4. METHOD OF SOLUTION
The code is based on the lumped parameter approach and allows flexible control volume configurations. The physical model takes into account thermodynamic nonequilibrium. Using finite difference techniques a 1-dimensional representation of the discharge flow path including geometrical influences is possible.
The physical model is based on separated field equations for liquid and vapour mass and overall field equations for energy and momentum. The mass transfer rates between phases during evaporation and condensation are based on correlations for the controlled growth and shrinkage of vapour bubbles or liquid droplets, respectively.
A heat conductor model based on the energy transport equation is available for simulation of structures, electrical heater rods and fuel rods. For the heat transfer between solid structures and the fluid a comprehensive package of flow regime dependent heat transfer and critical heat flux correlations can be used. Simulation of components (valve, pressurizer, accumulator, pump, steam generator) is possible with functions or models. Power generation in solid structures may be simulated by an input time function, an electrical heater model or a neutron kinetics models.

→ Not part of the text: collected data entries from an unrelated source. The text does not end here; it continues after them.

### config.mk
export PLATFORM = sky130hd
export DESIGN_NAME = dma_irq_status_clear
export DESIGN_NICKNAME = d
export VERILOG_FILES = /design/src/rtl/dma_irq_status_clear.v /design/src/rtl/irq_event_unit.v /design/src/rtl/irq_flag_bank.v
export VERILOG_INCLUDE_DIRS = /design/src /design/src/pkg
export SDC_FILE = /design/constraint.sdc
export NUM_CORES = 1
export LEC_CHECK = 0
export ABC_AREA = 0
export BUFFER_PORTS_ARGS = -buffer_cell sky130_fd_sc_hd__buf_2
export CAP_MARGIN = 20
export CORE_MARGIN = 2
export CORE_UTILIZATION = 40
export DETAILED_ROUTE_END_ITERATION = 7
export GPL_TIMING_DRIVEN = 0
export PLACE_DENSITY_LB_ADDON = 0.25
export SYNTH_ARGS = -nofsm -noshare
export SYNTH_HDL_FRONTEND = slang
export SYNTH_SLANG_ARGS = --single-unit
### constraint.sdc
create_clock -name mclk -period 1.75 [get_ports mclk]
set_input_delay 0.0875 -clock mclk [delete_from_list [all_inputs] [get_ports mclk]]
set_output_delay 0.0875 -clock mclk [all_outputs]
set_load 0.01 [all_outputs]
### src/pkg/dma_irq_defs.vh
// constants for the dma interrupt status and clear slice
`ifndef DMA_IRQ_DEFS_VH
`define DMA_IRQ_DEFS_VH

// channel count and bus widths
`define NUM_CHAN 8
`define ADDR_W 8
`define DATA_W 32
`define PAD_W 24

// register byte offsets
`define OFF_COMBINED_STATUS 8'h00
`define OFF_TC_MASKED_STATUS 8'h04
`define OFF_TC_CLEAR 8'h08
`define OFF_ERR_MASKED_STATUS 8'h0C
`define OFF_ERR_CLEAR 8'h10
`define OFF_TC_RAW_STATUS 8'h14
`define OFF_ERR_RAW_STATUS 8'h18
`define OFF_EVT_STATUS 8'h20
`define OFF_EVT_CLEAR 8'h24
`define OFF_EVT_ENABLE 8'h28

// reset values
`define CHAN_RESET 8'h00
`define EVT_RESET 4'h0
`define RDATA_RESET 32'h0000_0000
`define PAD_ZERO 24'h00_0000

// event register layout
`define EVT_W 4
`define EVT_TC 0
`define EVT_ERR 1
`define EVT_BAD_WRITE 2
`define EVT_RSVD_WRITE 3

`endif

### src/rtl/dma_irq_status_clear.v
// interrupt status, masked status and clear registers of an eight-channel dma controller
//
// Local design decision: the plain strobed port.
`include "dma_irq_defs.vh"

module dma_irq_status_clear (
  // clock and reset
  input wire mclk,
  input wire rst_n,
  // register port
  input wire [`ADDR_W-1:0] addr,
  input wire [`DATA_W-1:0] wr_data,
  input wire wr_en,
  input wire rd_en,
  output reg [`DATA_W-1:0] rd_data,
  // channel events from the transfer engine
  input wire [`NUM_CHAN-1:0] tc_event,
  input wire [`NUM_CHAN-1:0] err_event,
  // enable masks held elsewhere in the controller
  input wire [`NUM_CHAN-1:0] tc_irq_en,
  input wire [`NUM_CHAN-1:0] err_irq_en,
  // per-channel interrupt requests
  output reg [`NUM_CHAN-1:0] channel_irq_combined,
  output reg [`NUM_CHAN-1:0] tc_irq_masked_bit,
  output reg [`NUM_CHAN-1:0] err_irq_masked_bit,
  // summary interrupt line
  output wire irq
);

  // true when the address names a register at the given offset
  function addr_is;
    input [`ADDR_W-1:0] a;
    input [`ADDR_W-1:0] off;
    begin
      addr_is = (a == off);
    end
  endfunction

  // true for any offset that accepts a write
  function is_writable;
    input [`ADDR_W-1:0] a;
    begin
      is_writable = addr_is(a, `OFF_TC_CLEAR) || addr_is(a, `OFF_ERR_CLEAR) ||
        addr_is(a, `OFF_EVT_CLEAR) || addr_is(a, `OFF_EVT_ENABLE);
    end
  endfunction

  wire [`NUM_CHAN-1:0] tc_raw_bit;
  wire [`NUM_CHAN-1:0] err_raw_bit;
  wire [`NUM_CHAN-1:0] tc_masked_status_reg;
  wire [`NUM_CHAN-1:0] err_masked_status;
  wire [`NUM_CHAN-1:0] combined_status;
  wire [`EVT_W-1:0] evt_status;
  wire [`EVT_W-1:0] evt_enable;

  reg [`NUM_CHAN-1:0] tc_irq_clear_bit;
  reg [`NUM_CHAN-1:0] err_irq_clear_bit;
  reg [`EVT_W-1:0] evt_clr;
  reg evt_en_we;
  reg bad_write;
  reg rsvd_write;
  reg [`NUM_CHAN-1:0] rd_sel_d;
  reg [`DATA_W-1:0] rd_data_d;
  reg [`EVT_W-1:0] evt_d;

  // write decode; clear registers have no storage so they read back nothing
  always @*
  begin
    tc_irq_clear_bit = `CHAN_RESET;
    err_irq_clear_bit = `CHAN_RESET;
    evt_clr = `EVT_RESET;
    evt_en_we = 1'b0;
    bad_write = 1'b0;
    rsvd_write = 1'b0;
    if (wr_en)
    begin
      if (addr_is(addr, `OFF_TC_CLEAR))
        tc_irq_clear_bit = wr_data[`NUM_CHAN-1:0];
      else if (addr_is(addr, `OFF_ERR_CLEAR))
        err_irq_clear_bit = wr_data[`NUM_CHAN-1:0];
      else if (addr_is(addr, `OFF_EVT_CLEAR))
        evt_clr = wr_data[`EVT_W-1:0];
      else if (addr_is(addr, `OFF_EVT_ENABLE))
        evt_en_we = 1'b1;
      // status registers ignore writes; flag the attempt
      if (!is_writable(addr))
        bad_write = 1'b1;
      // software should keep the upper bits zero
      if (is_writable(addr) && (wr_data[`DATA_W-1:`NUM_CHAN] != `PAD_ZERO))
        rsvd_write = 1'b1;
    end
  end

  // raw terminal-count flags, set by the engine and cleared by software
  irq_flag_bank #(
    .WIDTH(`NUM_CHAN)
  ) u_tc_raw (
    .mclk(mclk),
    .rst_n(rst_n),
    .set(tc_event),
    .clr(tc_irq_clear_bit),
    .flag(tc_raw_bit)
  );

  // raw error flags
  irq_flag_bank #(
    .WIDTH(`NUM_CHAN)
  ) u_err_raw (
    .mclk(mclk),
    .rst_n(rst_n),
    .set(err_event),
    .clr(err_irq_clear_bit),
    .flag(err_raw_bit)
  );

  // masked and combined views; masking never touches the raw flags
  assign tc_masked_status_reg = tc_raw_bit & tc_irq_en;
  assign err_masked_status = err_raw_bit & err_irq_en;
  assign combined_status = tc_masked_status_reg | err_masked_status;

  // request outputs registered, one cycle behind the flags
  always @(posedge mclk)
  begin
    if (!rst_n)
    begin
      channel_irq_combined <= `CHAN_RESET;
      tc_irq_masked_bit <= `CHAN_RESET;
      err_irq_masked_bit <= `CHAN_RESET;
    end
    else
    begin
      channel_irq_combined <= combined_status;
      tc_irq_masked_bit <= tc_masked_status_reg;
      err_irq_masked_bit <= err_masked_status;
    end
  end

  // block events for the summary interrupt
  always @*
  begin
    evt_d = `EVT_RESET;
    evt_d[`EVT_TC] = |(tc_event & tc_irq_en);
    evt_d[`EVT_ERR] = |(err_event & err_irq_en);
    evt_d[`EVT_BAD_WRITE] = bad_write;
    evt_d[`EVT_RSVD_WRITE] = rsvd_write;
  end

  irq_event_unit u_evt (
    .mclk(mclk),
    .rst_n(rst_n),
    .evt(evt_d),
    .evt_clr(evt_clr),
    .en_we(evt_en_we),
    .en_wdata(wr_data[`EVT_W-1:0]),
    .evt_status(evt_status),
    .evt_enable(evt_enable),
    .irq(irq)
  );

  // read select; undefined upper bits and write-only offsets read zero
  always @*
  begin
    rd_sel_d = `CHAN_RESET;
    rd_data_d = `RDATA_RESET;
    if (rd_en)
    begin
      if (addr_is(addr, `OFF_COMBINED_STATUS))
        rd_sel_d = combined_status;
      else if (addr_is(addr, `OFF_TC_MASKED_STATUS))
        rd_sel_d = tc_masked_status_reg;
      else if (addr_is(addr, `OFF_ERR_MASKED_STATUS))
        rd_sel_d = err_masked_status;
      else if (addr_is(addr, `OFF_TC_RAW_STATUS))
        rd_sel_d = tc_raw_bit;
      else if (addr_is(addr, `OFF_ERR_RAW_STATUS))
        rd_sel_d = err_raw_bit;
      else if (addr_is(addr, `OFF_EVT_STATUS))
        rd_data_d[`EVT_W-1:0] = evt_status;
      else if (addr_is(addr, `OFF_EVT_ENABLE))
        rd_data_d[`EVT_W-1:0] = evt_enable;
      rd_data_d[`NUM_CHAN-1:0] = rd_data_d[`NUM_CHAN-1:0] | rd_sel_d;
    end
  end

  // read data valid only in the cycle after the strobe, zero otherwise
  always @(posedge mclk)
  begin
    if (!rst_n)
      rd_data <= `RDATA_RESET;
    else
      rd_data <= rd_data_d;
  end

endmodule

### src/rtl/irq_event_unit.v
// sticky event status with enable mask and one level interrupt line
`include "dma_irq_defs.vh"

module irq_event_unit (
  // clock and reset
  input wire mclk,
  input wire rst_n,
  // event pulses
  input wire [`EVT_W-1:0] evt,
  // software clear bits, one cycle
  input wire [`EVT_W-1:0] evt_clr,
  // enable write
  input wire en_we,
  input wire [`EVT_W-1:0] en_wdata,
  // state
  output wire [`EVT_W-1:0] evt_status,
  output wire [`EVT_W-1:0] evt_enable,
  output reg irq
);

  reg [`EVT_W-1:0] en_q;

  // sticky status, set wins over clear
  irq_flag_bank #(
    .WIDTH(`EVT_W)
  ) u_status (
    .mclk(mclk),
    .rst_n(rst_n),
    .set(evt),
    .clr(evt_clr),
    .flag(evt_status)
  );

  // enable register
  always @(posedge mclk)
  begin
    if (!rst_n)
      en_q <= `EVT_RESET;
    else if (en_we)
      en_q <= en_wdata;
  end

  // level interrupt, registered so the pin never glitches
  always @(posedge mclk)
  begin
    if (!rst_n)
      irq <= 1'b0;
    else
      irq <= |(evt_status & en_q);
  end

  assign evt_enable = en_q;

endmodule

### src/rtl/irq_flag_bank.v
// bank of sticky flags, set wins over clear
module irq_flag_bank #(
  parameter WIDTH = 8
) (
  // clock and reset
  input wire mclk,
  input wire rst_n,
  // per bit set and clear
  input wire [WIDTH-1:0] set,
  input wire [WIDTH-1:0] clr,
  // flag state
  output wire [WIDTH-1:0] flag
);

  reg [WIDTH-1:0] flag_q;

  genvar i;
  generate
    for (i = 0; i < WIDTH; i = i + 1)
    begin : g_bit
      // set beats a clear in the same cycle so no event is lost
      always @(posedge mclk)
      begin
        if (!rst_n)
          flag_q[i] <= 1'b0;
        else if (set[i])
          flag_q[i] <= 1'b1;
        else if (clr[i])
          flag_q[i] <= 1'b0;
      end
    end
  endgenerate

  assign flag = flag_q;

endmodule

After elaboration in Yosys (flattened, before gate mapping)
Index checks and enable logic that the tools add are counted.
{"block": "op_classes", "eq_ne": 9, "muxes": 72, "n_bitwise": 7, "reduce_logical": 30}
{"cell": "$mux 8", "count": 11}
{"cell": "$mux 1", "count": 49}
{"cell": "$mux 4", "count": 12}
{"cell": "$reduce_bool 2->1", "count": 20}
{"cell": "$and 8x8->8", "count": 4}
{"cell": "$eq 8x5->1 const B", "count": 3}
{"cell": "$eq 8x6->1 const B", "count": 3}
{"cell": "$reduce_bool 24->1", "count": 1}
{"cell": "$eq 8x4->1 const B", "count": 2}
{"cell": "$reduce_or 8->1", "count": 2}
{"cell": "$eq 8x3->1 const B", "count": 1}
{"cell": "$logic_not 8->1", "count": 1}
{"cell": "$or 4x8->8", "count": 1}
{"cell": "$or 8x8->8", "count": 1}
{"cell": "$and 4x4->4", "count": 1}
{"cell": "$reduce_or 4->1", "count": 1}
{"cell": "$logic_or 1x1->1", "count": 3}
{"cell": "$reduce_and 2->1", "count": 1}
{"cell": "$logic_and 1x1->1", "count": 1}
{"block": "word_totals", "ff_bits": 81, "inputBits": 76, "output_inout_bits": 57, "word_cells": 145}

Depth between registers and ports, before layout
{"block": "depth", "ltp_word": 10, "mapped_depth": 5, "ltp_nobuf": 4}

Hierarchy
A second synthesis with hierarchy kept.
{"block": "unflattened", "hier_cells": 324, "hier_area_um2": 3000.4}
{"module": "dma_irq_status_clear", "n_inst": 1, "cells_per_inst": 245, "area_each_um2": 1960.6, "seq_area_each_um2": 640.6}
{"module": "irq_flag_bank (u_err_raw ...)", "n_inst": 2, "cells_per_inst": 25, "area_each_um2": 337.8, "seq_area_each_um2": 160.2}
{"module": "irq_event_unit", "n_inst": 1, "cells_per_inst": 17, "area_each_um2": 198.9, "seq_area_each_um2": 100.1}
{"module": "irq_flag_bank (u_evt.u_status)", "n_inst": 1, "cells_per_inst": 12, "area_each_um2": 165.2, "seq_area_each_um2": 80.1}

Worst setup path before layout
OpenSTA, ideal clock, no wires.
{"block": "synth_timing", "path_kind": "input -> register", "start": "in addr[1]", "end": "reg rd_data[5]", "setup_ns": 0.086, "t_arrival_ns": 1.319, "required_time_ns": 1.664, "slack_ns": 0.345, "cell_stages": 5, "path_buffers": 1, "cell_sequence": "or4_4 > buf_6 > nor3_4 > o21ai_2 > a221oi_2"}
{"block": "synth_between", "elab_chain_cells": 8, "elab_cells_between_ends": 12, "cone_classes": "4 x eq/ne; 6 x mux; 1 x bitwise; 1 x reduce/logical"}
{"item": "from (decl)", "line_no": "dma_irq_status_clear.v:11", "source": "input wire [`ADDR_W-1:0] addr,"}
{"item": "$eq 8x5->1", "line_no": "dma_irq_status_clear.v:35", "source": "addr_is = (a == off);"}
{"item": "$mux 8", "line_no": "dma_irq_status_clear.v:175", "source": "else if (addr_is(addr, `OFF_ERR_RAW_STATUS))"}
{"item": "$mux 8", "line_no": "dma_irq_status_clear.v:173", "source": "else if (addr_is(addr, `OFF_TC_RAW_STATUS))"}
{"item": "$mux 8", "line_no": "dma_irq_status_clear.v:171", "source": "else if (addr_is(addr, `OFF_ERR_MASKED_STATUS))"}
{"item": "$mux 8", "line_no": "dma_irq_status_clear.v:169", "source": "else if (addr_is(addr, `OFF_TC_MASKED_STATUS))"}
{"item": "$mux 8 (*)", "line_no": "dma_irq_status_clear.v:167", "source": "if (addr_is(addr, `OFF_COMBINED_STATUS))"}
{"item": "$mux 8 (*)", "line_no": "dma_irq_status_clear.v:165", "source": "if (rd_en)"}
{"item": "$or 4x8->8 (*)", "line_no": "dma_irq_status_clear.v:181", "source": "rd_data_d[`NUM_CHAN-1:0] = rd_data_d[`NUM_CHAN-1:0] | rd_sel_d;"}
{"item": "to (signal assigned)", "line_no": "dma_irq_status_clear.v:189", "source": "rd_data <= `RDATA_RESET;"}
{"item": "to (signal assigned)", "line_no": "dma_irq_status_clear.v:191", "source": "rd_data <= rd_data_d;"}
{"item": "to (decl)", "line_no": "dma_irq_status_clear.v:15", "source": "output reg [`DATA_W-1:0] rd_data,"}
Mark *: on every way between the ends. The rest lies on a longest branch, timed or not. The select of a mux whose other input is x is not followed.
A chain may end at the register's enable or synchronous reset.

Worst setup path in the final report
{"block": "layout_timing", "start": "in addr[3]", "end": "reg u_tc_raw.flag_q[1] (netlist: u_tc_raw.flag[1])"}
{"block": "layout_between", "elab_chain_cells": 4}
{"item": "$eq 8x4->1", "line_no": "dma_irq_status_clear.v:35"}
{"item": "$mux 8", "line_no": "dma_irq_status_clear.v:77", "source": "if (addr_is(addr, `OFF_TC_CLEAR))"}
{"item": "$mux 8", "line_no": "dma_irq_status_clear.v:75", "source": "if (wr_en)"}
{"item": "$reduce_bool 2->1 (no line)"}
{"item": "to (signal, indexed assignment)", "line_no": "irq_flag_bank.v:25", "source": "flag_q[i] <= 1'b0;"}
{"item": "to (signal, indexed assignment)", "line_no": "irq_flag_bank.v:27", "source": "flag_q[i] <= 1'b1;"}
{"item": "to (signal, indexed assignment)", "line_no": "irq_flag_bank.v:29", "source": "flag_q[i] <= 1'b0;"}
{"item": "to (decl)", "line_no": "irq_flag_bank.v:15", "source": "reg [WIDTH-1:0] flag_q;"}
Every way passes these cells.

==> impl_metrics.tcl <==
set metrics [dict create \
    dr_total_vias 2972 \
    relSlewSlack 0.588 \
    cts-buffers-inserted 9 \
    status "finished with violations" \
    fmax_mhz 674 \
    first_iter_violations 177 \
    cts_max_path_buffers 2 \
    grt_max_degree 11 \
    drtPass1Iterations 5 \
    post_cts_buffers 0 \
    syn_to_final_growth_pct 41.0 \
    fill_cells 649 \
    critPathKind "input port to flop" \
    die_w_um 86.6 \
    drt_wl_total_um 9020 \
    drc_errors 0 \
    min_from "err_event[5]" \
    p_leak_nw 1.88 \
    seqCellArea_um2 1140 \
    clkLatencyLatePin_ps 340 \
    setup-tns-final_ps 0 \
    core-area_um2 6680 \
    grtUsageTotal 0.241 \
    required_ps 1950 \
    failed_checks "negative hold slack" \
    finalHoldViolCount 1 \
    synth_edf_count 0 \
    gp_congestion 0.922 \
    antenna_found_initial 0 \
    multi_input_area_um2 1320 \
    clk_pin_slew_ps 60 \
    worstReg2RegStart "u_err_raw.flag[4]$_SDFFE_PN0P_" \
    hold_path.class "input port to flop" \
    whs_endpoint "u_err_raw.flag[5]$_SDFFE_PN0P_" \
    ant_nets 0 \
    post_drt_wl_per_cell_um 16.0 \
    synth-seq-area-share 0.419 \
    grt_pass1_wl_um 13500 \
    hpwl_um 6810 \
    ys_warn_count 0 \
    initial_core_util 0.408 \
    critPathCaptureType "flop" \
    fin_util 0.575 \
    irDropWorstVdd_uv 365 \
    cts_sinks 57 \
    yosys_register_bits 57 \
    cts_tree "done" \
    synth_top_cell_area_share 0.419 \
    syn_area_per_cell_um2 8.44 \
    io_pins 133 \
    worstPathMaxFanout 10 \
    grt-ovfl-total 0 \
    rsz0062_at_grt "false" \
    synth_top_cell_by_area "dfxtp_1" \
    synthTopCellsByArea "dfxtp_1 (42%), buf_4 (6.6%), a21oi_1 (6.2%)" \
    worstPathArrival_ps 1680 \
    synth_area_um2 2730 \
    synth.distinct_cells 44 \
    finalCriticalPeriod_ps 1480 \
    num_rows 30 \
    nNetsFinal 556 \
    vias_per_cell 5.26 \
    r2r_setup_slack_ps 580 \
    drv_slew 0 \
    cts-root-buf "clkbuf_8" \
    grt_pass1_vias 2728 \
    fin_hold_ws_ps -0.160 \
    r2r_cells 4 \
    stdcell_area_um2 3840 \
    setup_viol 0 \
    tightest_slew_ps 617 \
    hold_depth 3 \
    ys.flop_type "dfxtp_1" \
    min_period_over_period 0.848 \
    cp-start-kind "input port" \
    r2r_end "rd_data[4]$_SDFF_PN0_" \
    drive_gt1_frac 0.346 \
    pwr_density_cell_nw_per_um2 856 \
    synth_cells 323 \
    die_h_um 86.6 \
    synthArstFlopShare 0 \
    dieArea_um2 7490 \
    clock_skew_ps 8.00 \
    postPlaceCellArea_um2 3450 \
    num_antenna_cells 0 \
    htreeDepth 3 \
    drv_cap 0 \
    portBuffers 108 \
]
==> where the power goes <==
part	internal, mW	switching (mW)
clock	0.874	0.545
combinational	0.223	0.267
sequential	1.35	0.0299
total	2.45	0.842
==> registers in the layout, summed over array words and instances, names as in the netlist <==
register and count:
u_evt.evt_enable 4, tc_irq_masked_bit 8, channel_irq_combined 8, u_tc_raw.flag 8, rd_data 8, u_err_raw.flag 8, err_irq_masked_bit 8, u_evt.u_status.flag 4
u_evt.irq 1
==> through the flow <==
step                      hold slack [ps]  setup slack, ps  power, mW  cells
after floorplan                       217              345       1.67    346
after global placement                336             -197       1.86    534
after detailed placement              342             -288       1.86    534
after CTS                           0.235             68.1       3.28    564
after global routing                 15.4             78.8       3.40    565
final                              -0.160              266       3.29    565
==> layout by cell type (no fill, tap or decap), types with 5 or more instances in the layout <==
cell type	synthesis	routed
a32oi_1	5	5
buf_4	24	24
dlygate4sd3_1	0	15
a21oi_1	34	34
nand2_1	37	37
inv_1	22	22
dfxtp_1	57	57
nor2_1	23	23
clkbuf_8	3	14
buf_2	0	108
a22oi_1	6	6
clkbuf_1	8	8
a22o_1	11	11
conb_1	1	24
nor4_1	8	7
o21ai_0	26	26
==> critical path, stage by stage <==
cell and delay, ps:
buf_2 130, nor2b_1 190, clkbuf_1 470, nand3_1 410, o21ai_0 300, a21oi_1 90
==> how the worst max path moves through the flow <==
stage / from / end / slack [ps] / depth (start not counted)
2_1_floorplan: addr[1] / rd_data[5]$_SDFF_PN0_ / 340 / 5
6_report: addr[3] / u_tc_raw.flag[1]$_SDFFE_PN0P_ / 270 / 6
4_1_cts: addr[1] / u_tc_raw.flag[1]$_SDFFE_PN0P_ / 70 / 5
3_5_place_dp: addr[1] / u_tc_raw.flag[0]$_SDFFE_PN0P_ / -290 / 5
3_3_place_gp: addr[1] / u_tc_raw.flag[1]$_SDFFE_PN0P_ / -200 / 5
5_1_grt: addr[3] / u_tc_raw.flag[5]$_SDFFE_PN0P_ / 80 / 6
==> area by class of cell <==
class / count / share of cell area
inverters: 23 / 0.0225
clock buffers: 11 / 0.0394
well taps: 80 / 0.0260
repair buffers: 123 / 0.180
plain buffers: 37 / 0.0713
multi-input cells: 229 / 0.344
clock inverters: 5 / 0.0202
flip-flops and latches: 57 / 0.297
==> kinds of logic after synthesis <==
group	count (synthesis)	share of synthesized area
AOI/OAI and AO/OA	104	0.249
buffers and inverters	60	0.132
DFF	57	0.419
muxes	4	0.0147
other	1	0.00138
and+or+nand+nor	97	0.184
==> what timing repair did <==
action / in CTS / in global routing
setup endpoints to repair: 0 / 19
gates resized for setup: 0 / 2
hold buffers: 14 / 1
endpoints found under the hold margin: 14 / 1
==> synth_stat cells (all sizes together) (4+ instances only) <==
| cell type | number |
|---|---|
| inv | 23 |
| nor2 | 23 |
| buf | 26 |
| nand2b | 4 |
| a221oi | 5 |
| nand3 | 4 |
| a21oi | 34 |
| dfxtp | 57 |
| nor4 | 9 |
| a22o | 11 |
| nand2 | 37 |
| a22oi | 6 |
| clkbuf | 11 |
| a32oi | 5 |
| o21ai | 28 |
| a41o | 4 |
| mux2i | 4 |
==> routing by layer <==
layer,track usage,vias up,share of wire
li1,-,1420,-
met1,0.310,1366,0.42
met2,0.406,170,0.48
met3,0.0381,16,0.079
met4,0.0895,0,0.018
met5,0,-,0
(Power assumes the default switching activity.)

As a result of the lumped parameter approach a set of ordinary differential equations is obtained from the field equations. These equations, together with those resulting from the simulation of critical discharge flow near the outlet by a finite difference method, are solved by an explicit/implicit integration method with automatic time step, order and error control. The ordinary differential equations representing heat conductors are solved by an essentially implicit integration method.